Although we detected a significant mean survival difference between NZ European and Māori patients with MND (50 vs. 94 months), the 5-year survival rates showed a non-significant (albeit borderline) trend towards prolonged survival in the latter population. This trend was an unexpected finding, particularly since the Māori patients in our cohort showed a higher prevalence of metabolic syndrome compared with European patients. Although this finding is interesting, given the small number of Māori patients in our cohort (11 patients), it is difficult to draw definitive conclusions about any potential impact of ethnicity on survival.

There were several strengths to this study. It is the first study to examine metabolic syndrome and its association with MND. Moreover, despite using stringent criteria for defining metabolic syndrome in our study population, we nevertheless found a significantly increased prevalence of metabolic syndrome in our cohort compared to the general NZ population.

Our study also had several limitations. First, since retrospective studies are unable to identify causal relationships, we are unable to comment on causality. Second, there were some limitations with respect to how the metabolic data was collected - given that it is not standard practice in our neurology department for MND patients to have either their weight circumference or fasting glucose level measured, we had to use surrogate markers, such as BMI (as a substitute for waist circumference) and HbA1c (for the fasting glucose level). Third, given the low number of Māori patients in our cohort, there was insufficient power to make any firm conclusions with respect to the observed survival differences based on ethnicity.

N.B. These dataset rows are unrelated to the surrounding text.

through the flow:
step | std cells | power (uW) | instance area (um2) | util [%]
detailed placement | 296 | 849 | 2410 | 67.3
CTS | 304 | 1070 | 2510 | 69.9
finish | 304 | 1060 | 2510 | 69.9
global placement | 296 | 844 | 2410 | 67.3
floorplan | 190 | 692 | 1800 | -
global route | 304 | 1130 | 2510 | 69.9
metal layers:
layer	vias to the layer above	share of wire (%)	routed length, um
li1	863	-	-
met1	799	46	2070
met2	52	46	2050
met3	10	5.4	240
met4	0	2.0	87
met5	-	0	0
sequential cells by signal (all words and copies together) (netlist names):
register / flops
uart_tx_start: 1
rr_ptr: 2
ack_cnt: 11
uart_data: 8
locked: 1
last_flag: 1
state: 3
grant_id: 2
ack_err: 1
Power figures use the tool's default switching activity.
--- src/rtl/slurm32_cpu_decode_sb_pkg.sv ---
// Shared decode definitions: instruction classes, link registers and field extractors.
package slurm32_cpu_decode_sb_pkg;

   localparam int unsigned INS_BITS   = 32;
   localparam int unsigned FIELD_BITS = 4;

   localparam logic [FIELD_BITS-1:0] LINK_REGISTER           = 4'd15;
   localparam logic [FIELD_BITS-1:0] INTERRUPT_LINK_REGISTER = 4'd14;

   // Opcode byte ins[31:24]; '?' bits are don't-care sub-operations
   localparam logic [7:0] CLS_RET        = 8'b0001_0000;
   localparam logic [7:0] CLS_IRET       = 8'b0001_0001;
   localparam logic [7:0] CLS_ALU_SINGLE = 8'b0010_????;
   localparam logic [7:0] CLS_ALU_RR     = 8'b0011_????;
   localparam logic [7:0] CLS_COND_RR    = 8'b0100_????;
   localparam logic [7:0] CLS_ALU_RI     = 8'b0101_????;
   localparam logic [7:0] CLS_BRANCH     = 8'b0110_????;
   localparam logic [7:0] CLS_LOAD       = 8'b0111_????;
   localparam logic [7:0] CLS_STORE      = 8'b1000_????;

   typedef struct packed {
      logic [FIELD_BITS-1:0] rega;
      logic [FIELD_BITS-1:0] regb;
      logic [FIELD_BITS-1:0] regc;
      logic                  wr_en;
      logic [FIELD_BITS-1:0] wr_sel;
   } dec_t;

   function automatic logic [FIELD_BITS-1:0] reg_dst_from_ins(input logic [INS_BITS-1:0] ins);
      return ins[23:20];
   endfunction

   function automatic logic [FIELD_BITS-1:0] reg_src_from_ins(input logic [INS_BITS-1:0] ins);
      return ins[19:16];
   endfunction

   function automatic logic [FIELD_BITS-1:0] reg_src2_from_ins(input logic [INS_BITS-1:0] ins);
      return ins[15:12];
   endfunction

   function automatic logic [FIELD_BITS-1:0] reg_branch_ind_from_ins(input logic [INS_BITS-1:0] ins);
      return ins[11:8];
   endfunction

   function automatic logic is_ret_or_iret(input logic [INS_BITS-1:0] ins);
      return (ins[31:24] == CLS_RET) || (ins[31:24] == CLS_IRET);
   endfunction

   // Register selects for one instruction; a write to r0 is never reported
   function automatic dec_t decode_ins(input logic [INS_BITS-1:0] ins);
      dec_t d;
      logic dst_used;
      d        = '0;
      dst_used = 1'b0;
      if (is_ret_or_iret(ins)) begin
         d.rega = (ins[31:24] == CLS_IRET) ? INTERRUPT_LINK_REGISTER : LINK_REGISTER;
      end else begin
         casez (ins[31:24])
            CLS_ALU_SINGLE: begin
               d.regb   = reg_src2_from_ins(ins);
               dst_used = 1'b1;
            end
            CLS_ALU_RR, CLS_COND_RR: begin
               d.rega   = reg_src_from_ins(ins);
               d.regb   = reg_src2_from_ins(ins);
               dst_used = 1'b1;
            end
            CLS_ALU_RI, CLS_LOAD: begin
               d.rega   = reg_src_from_ins(ins);
               dst_used = 1'b1;
            end
            CLS_BRANCH: d.rega = reg_branch_ind_from_ins(ins);
            CLS_STORE: begin
               d.rega = reg_src_from_ins(ins);
               d.regc = reg_src2_from_ins(ins);
            end
            default: ;
         endcase
      end
      if (dst_used && (reg_dst_from_ins(ins) != '0)) begin
         d.wr_en  = 1'b1;
         d.wr_sel = reg_dst_from_ins(ins);
      end
      return d;
   endfunction

endpackage

--- src/rtl/slurm32_cpu_scoreboard.sv ---
// Per-register in-flight write counters with pending/full status.
// SLURM32_DECODE_SB_BYPASS_EN: a counter at 1 retiring this cycle is not reported pending.
module slurm32_cpu_scoreboard
   import slurm32_cpu_decode_sb_pkg::*;
#(
   parameter int unsigned REGISTER_BITS = 4,
   parameter int unsigned CNT_BITS      = 2
) (
   input  logic                          i_clk,
   input  logic                          i_rst,
   input  logic                          i_inc_en,
   input  logic [REGISTER_BITS-1:0]      i_inc_sel,
   input  logic                          i_dec_en,
   input  logic [REGISTER_BITS-1:0]      i_dec_sel,
   output logic [(2**REGISTER_BITS)-1:0] o_pending_c,
   output logic [(2**REGISTER_BITS)-1:0] o_full_c
);

   localparam int unsigned NREGS = 2**REGISTER_BITS;
   localparam logic [CNT_BITS-1:0] CNT_MAX = '1;

   logic [CNT_BITS-1:0] r_cnt [NREGS];
   logic [NREGS-1:0]    w_inc;
   logic [NREGS-1:0]    w_dec;

   always_comb begin
      w_inc       = '0;
      w_dec       = '0;
      o_pending_c = '0;
      o_full_c    = '0;
      for (int unsigned i = 1; i < NREGS; i++) begin
         w_inc[i]    = i_inc_en && (i_inc_sel == REGISTER_BITS'(i));
         w_dec[i]    = i_dec_en && (i_dec_sel == REGISTER_BITS'(i));
         o_full_c[i] = (r_cnt[i] == CNT_MAX);
`ifdef SLURM32_DECODE_SB_BYPASS_EN
         o_pending_c[i] = (r_cnt[i] != '0) && !(w_dec[i] && (r_cnt[i] == CNT_BITS'(1)));
`else
         o_pending_c[i] = (r_cnt[i] != '0);
`endif
      end
   end

   // Simultaneous issue and writeback to one register cancel out
   always_ff @(posedge i_clk) begin
      for (int unsigned i = 0; i < NREGS; i++) begin
         if (i_rst) begin
            r_cnt[i] <= '0;
         end else if (w_inc[i] && !w_dec[i]) begin
            r_cnt[i] <= r_cnt[i] + CNT_BITS'(1);
         end else if (w_dec[i] && !w_inc[i] && (r_cnt[i] != '0)) begin
            r_cnt[i] <= r_cnt[i] - CNT_BITS'(1);
         end
      end
   end

   a_wb_to_idle: assert property (@(posedge i_clk) disable iff (i_rst)
      i_dec_en |-> (r_cnt[i_dec_sel] != '0))
      else $error("writeback retired to a register with no write in flight");

endmodule

--- src/rtl/slurm32_cpu_decode_sb.sv ---
// Decode stage: one holding register, register selects and scoreboard hazard stall.
// SLURM32_DECODE_SB_BYPASS_EN lets a source issue in the same cycle as its final writeback.
module slurm32_cpu_decode_sb
   import slurm32_cpu_decode_sb_pkg::*;
#(
   parameter int unsigned BITS          = 32,
   parameter int unsigned REGISTER_BITS = 4,
   parameter int unsigned CNT_BITS      = 2
) (
   input  logic                     CLK,
   input  logic                     RST,
   input  logic                     in_valid,
   output logic                     in_ready,
   input  logic [BITS-1:0]          instruction,
   input  logic                     flush,
   output logic                     out_valid,
   input  logic                     out_ready,
   output logic [BITS-1:0]          out_instruction,
   output logic [REGISTER_BITS-1:0] regA_sel,
   output logic [REGISTER_BITS-1:0] regB_sel,
   output logic [REGISTER_BITS-1:0] regC_sel,
   output logic                     wr_en,
   output logic [REGISTER_BITS-1:0] wr_sel,
   input  logic                     wb_valid,
   input  logic [REGISTER_BITS-1:0] wb_sel
);

   localparam int unsigned NREGS = 2**REGISTER_BITS;

   logic                     r_held;
   logic [BITS-1:0]          r_ins;
   logic [REGISTER_BITS-1:0] r_rega;
   logic [REGISTER_BITS-1:0] r_regb;
   logic [REGISTER_BITS-1:0] r_regc;
   logic                     r_wr_en;
   logic [REGISTER_BITS-1:0] r_wr_sel;

   dec_t                     w_dec;
   logic [REGISTER_BITS-1:0] w_wr_sel;
   logic                     w_wr_en;
   logic [NREGS-1:0]         w_pending;
   logic [NREGS-1:0]         w_full;
   logic                     w_hazard;
   logic                     w_issue;
   logic                     w_accept;

   always_comb begin
      w_dec    = decode_ins(INS_BITS'(instruction));
      w_wr_sel = REGISTER_BITS'(w_dec.wr_sel);
      w_wr_en  = w_dec.wr_en && (w_wr_sel != '0);
   end

   // Stall on any in-flight source write, or a destination counter about to overflow
   always_comb begin
      w_hazard = 1'b0;
      if ((r_rega != '0) && w_pending[r_rega]) w_hazard = 1'b1;
      if ((r_regb != '0) && w_pending[r_regb]) w_hazard = 1'b1;
      if ((r_regc != '0) && w_pending[r_regc]) w_hazard = 1'b1;
      if (r_wr_en && w_full[r_wr_sel])          w_hazard = 1'b1;
   end

   assign out_valid = r_held && !w_hazard;
   assign w_issue   = out_valid && out_ready;
   assign in_ready  = !r_held || w_issue;
   assign w_accept  = in_valid && in_ready;

   // Flush wins over a same-cycle accept; issue+accept replaces contents without a bubble
   always_ff @(posedge CLK) begin
      if (RST) begin
         r_held   <= 1'b0;
         r_ins    <= '0;
         r_rega   <= '0;
         r_regb   <= '0;
         r_regc   <= '0;
         r_wr_en  <= 1'b0;
         r_wr_sel <= '0;
      end else if (flush) begin
         r_held <= 1'b0;
      end else if (w_accept) begin
         r_held   <= 1'b1;
         r_ins    <= instruction;
         r_rega   <= REGISTER_BITS'(w_dec.rega);
         r_regb   <= REGISTER_BITS'(w_dec.regb);
         r_regc   <= REGISTER_BITS'(w_dec.regc);
         r_wr_en  <= w_wr_en;
         r_wr_sel <= w_wr_en ? w_wr_sel : '0;
      end else if (w_issue) begin
         r_held <= 1'b0;
      end
   end

   slurm32_cpu_scoreboard #(
      .REGISTER_BITS (REGISTER_BITS),
      .CNT_BITS      (CNT_BITS)
   ) u_sb (
      .i_clk       (CLK),
      .i_rst       (RST),
      .i_inc_en    (w_issue && r_wr_en),
      .i_inc_sel   (r_wr_sel),
      .i_dec_en    (wb_valid),
      .i_dec_sel   (wb_sel),
      .o_pending_c (w_pending),
      .o_full_c    (w_full)
   );

   assign out_instruction = r_ins;
   assign regA_sel        = r_rega;
   assign regB_sel        = r_regb;
   assign regC_sel        = r_regc;
   assign wr_en           = r_wr_en;
   assign wr_sel          = r_wr_sel;

endmodule
--- config.mk ---
export PLATFORM = sky130hd
export DESIGN_NAME = slurm32_cpu_decode_sb
export DESIGN_NICKNAME = d
export VERILOG_FILES = /design/src/rtl/slurm32_cpu_decode_sb_pkg.sv /design/src/rtl/slurm32_cpu_scoreboard.sv /design/src/rtl/slurm32_cpu_decode_sb.sv
export SDC_FILE = /design/constraint.sdc
export NUM_CORES = 1
export LEC_CHECK = 0
export BUFFER_PORTS_ARGS = -buffer_cell sky130_fd_sc_hd__buf_4
export CAP_MARGIN = 20
export CORE_MARGIN = 3
export CORE_UTILIZATION = 35
export CTS_CLUSTER_SIZE = 12
export DETAILED_ROUTE_END_ITERATION = 10
export MAX_ROUTING_LAYER = met4
export PLACE_DENSITY = 0.6
export SKIP_CTS_REPAIR_TIMING = 1
export SYNTH_ARGS = -nofsm -noshare
export SYNTH_HDL_FRONTEND = slang
export SYNTH_HIERARCHICAL = 1
export SYNTH_SLANG_ARGS = --single-unit
--- constraint.sdc ---
create_clock -name CLK -period 3.59 [get_ports CLK]
set_clock_uncertainty 0.2 [all_clocks]
set_input_delay 0.1795 -clock CLK [delete_from_list [all_inputs] [get_ports CLK]]
set_output_delay 0.1795 -clock CLK [all_outputs]
set_load 0.05 [all_outputs]
==> results by group <==
Die
  – Core footprint: 14800 um^2
  – Die H: 130 um
  – Die area: 16900 um^2
  – IO Pins: 93
  – Initial Util: 0.363
  – Overall die width: 130 um
  – Num rows: 44

Worst setup path
  – Critical Path RT: 3.44 ns
  – Max stage delay on crit path: 0.51 ns
  – Slowest cell on the critical path: mux4_2
  – Endpoint class of the critical path: register
  – Crit Path Max Fanout: 5
  – CP arrival: 3.43 ns
  – Critical Path, Cell by Cell: inv_1 -> ha_2 -> inv_1 -> mux4_2 -> mux4_2 -> a211oi_4 -> and3_4 -> and3_4 -> or3b_4 -> o21ai_2 -> o311ai_2
  – Worst setup SP type: register
  – Worst Setup Path Type: reg -> reg
  – FF-to-FF setup slack: 0.005 ns

Global routing
  – Initial antenna violation count: 0
  – Met2 global-route usage: 0.280
  – Met3 usage: 0.0434
  – Met1 GRT Util: 0.240
  – Vias in the first global route: 4680
  – First-pass GRT wire length: 23800 um
  – Total track usage: 0.185
  – Largest net degree at the start of global routing: 98
  – GRT overflow: 0
  – Busiest grt layer: met2

Routing
  – TritonRoute pass-1 iters: 7
  – DRC: 0
  – Via count: 4784
  – Via-to-Cell Ratio: 5.38
  – Drt total wl: 15500 um
  – DR WL/cell: 17.4 um
  – DRT antenna net count: 0
  – Starting DRC count in detailed routing: 400

Power and ir drop
  – Final Power: 2.52 mW
  – Cell area power density: 342 nW/um^2
  – Max IR drop VDD: 0.000230 V
  – Lkg Pwr: 3.02 nW

Logic synthesis
  – Yosys warning count: 6
  – Mapped Nets: 614
  – Mean Syn Cell Area: 9.89 um^2
  – Post-synthesis cell count: 544
  – Synthesized area: 5380 um^2

Place
  – Global placer's final weighted congestion: 0.991
  – Pre-CTS setup slack: -0.0521 ns
  – I/O Buffers: 92
  – DPL Wire Length: 11400 um

Clocking
  – Clock Path Buffers: 2
  – H-Tree Depth: 3
  – Clk root buf: clkbuf_16
  – Clock sinks: 80
  – CTS tree: built
  – Worst skew pair latency: 0.35 ns
  – Clock transition at path regs: 0.06 ns
  – Num CTS Buffers: 9

Timing
  – Slew Viols, Final: 0
  – Fmax: 279 MHz
  – Min cycle time layout: 3.59 ns
  – Period utilization: 0.999
  – RSZ-0062 raised after global routing: yes
  – Slew @ Worst Pin: 0.879 ns
  – Worst hold slack: 0.136 ns
  – Setup ws final: 0.00457 ns
  – Final hold vios: 0
  – # setup viols final: 0
  – Relative slew margins: 0.409

Cells and area
  – Area Growth Syn to Fin: 36.9%
  – Commonest cells after routing, fill and taps aside: buf_4, nand2b_1, mux2i_1
  – Diode count: 0
  – Nets: 770
  – Leading cell type in the layout, fill and taps excluded: buf_4
  – Final Util: 0.498
  – Layout cells sized above 1: 0.315

Worst hold path
  – Hold Path Class: in -> reg

Run
  – Max Cap Viol: 0

Outcome
  – Status: complete, no violations
[per-layer routing]
metal  routed length, um  vias to the layer above
met5                   0                        -
met4                 366                        0
met3                1070                       25
met2                7140                      176
met1                6920                     2286
li1                    -                     2297
[registers in the layout, indices dropped and copies added (netlist names)]
| register | flops |
|---|---|
| r_held | 1 |
| regA_sel | 4 |
| out_instruction | 32 |
| wr_en | 1 |
| u_sb/r_cnt | 30 |
| regB_sel | 4 |
| wr_sel | 4 |
| regC_sel | 4 |
[layout make-up]
type                       count  area [um^2]
fill                        1335         7440
multi-input combinational    383         3300
sequential                    80         1910
timing repair buffer         176         1450
clock buffer                  11          253
tap                          184          230
inverter                      50          188
clock inverter                 5         37.5
[where the power goes]
part	internal, mW	switching, mW	leakage (nW)	total, mW
registers	0.989	0.0397	0.722	1.03
clock network	0.511	0.385	0.143	0.895
logic	0.260	0.339	2.16	0.599
total	1.76	0.763	3.02	2.52
[worst paths after layout]
check	start	end	cells after the start
worst max-delay path	u_sb/r_cnt[1][6]	u_sb/r_cnt[0][3]	11
worst max register to register	u_sb/r_cnt[1][6]	u_sb/r_cnt[0][3]	11
worst min-delay path	wb_sel[0]	u_sb/r_cnt[0][8]	4
worst min register to register	out_instruction[5]	out_instruction[5]	2
[worst max-delay path, delay by kind of cell (launching register included)]
kind	cells	cell delay, ns
multiplexers	2	0.97
AND/OR/NAND/NOR	3	0.86
AO/OA/AOI/OAI	3	0.53
flip-flops	1	0.40
adder cells (fa/ha/maj)	1	0.18
buffers and inverters	2	0.15
[through the flow]
stage / area (um^2) / TNS [ns] / instances
after global placement: 6610 / -0.00345 / 836
after global routing: 7370 / -0.992 / 889
after detailed placement: 6610 / -0.283 / 836
final: 7370 / 0 / 889
after CTS: 6900 / -0.539 / 852
after floorplan: 5470 / -0.882 / 544
Note: power is estimated with default switching activity, not from simulation.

In conclusion, we have shown that metabolic syndrome is highly prevalent amongst MND patients in the Waikato region of NZ compared with the general NZ population. Moreover, metabolic syndrome is associated with considerably worsened survival in MND. These findings strengthen the possibility that metabolic and mitochondria dysfunction may be the crucial factors underlying the pathogenesis of MND. Although further observational studies are needed to corroborate our findings, prospective clinical trials will be crucial to determine whether therapies aimed at enhancing mitochondria function are capable of mitigating the pathological process in MND.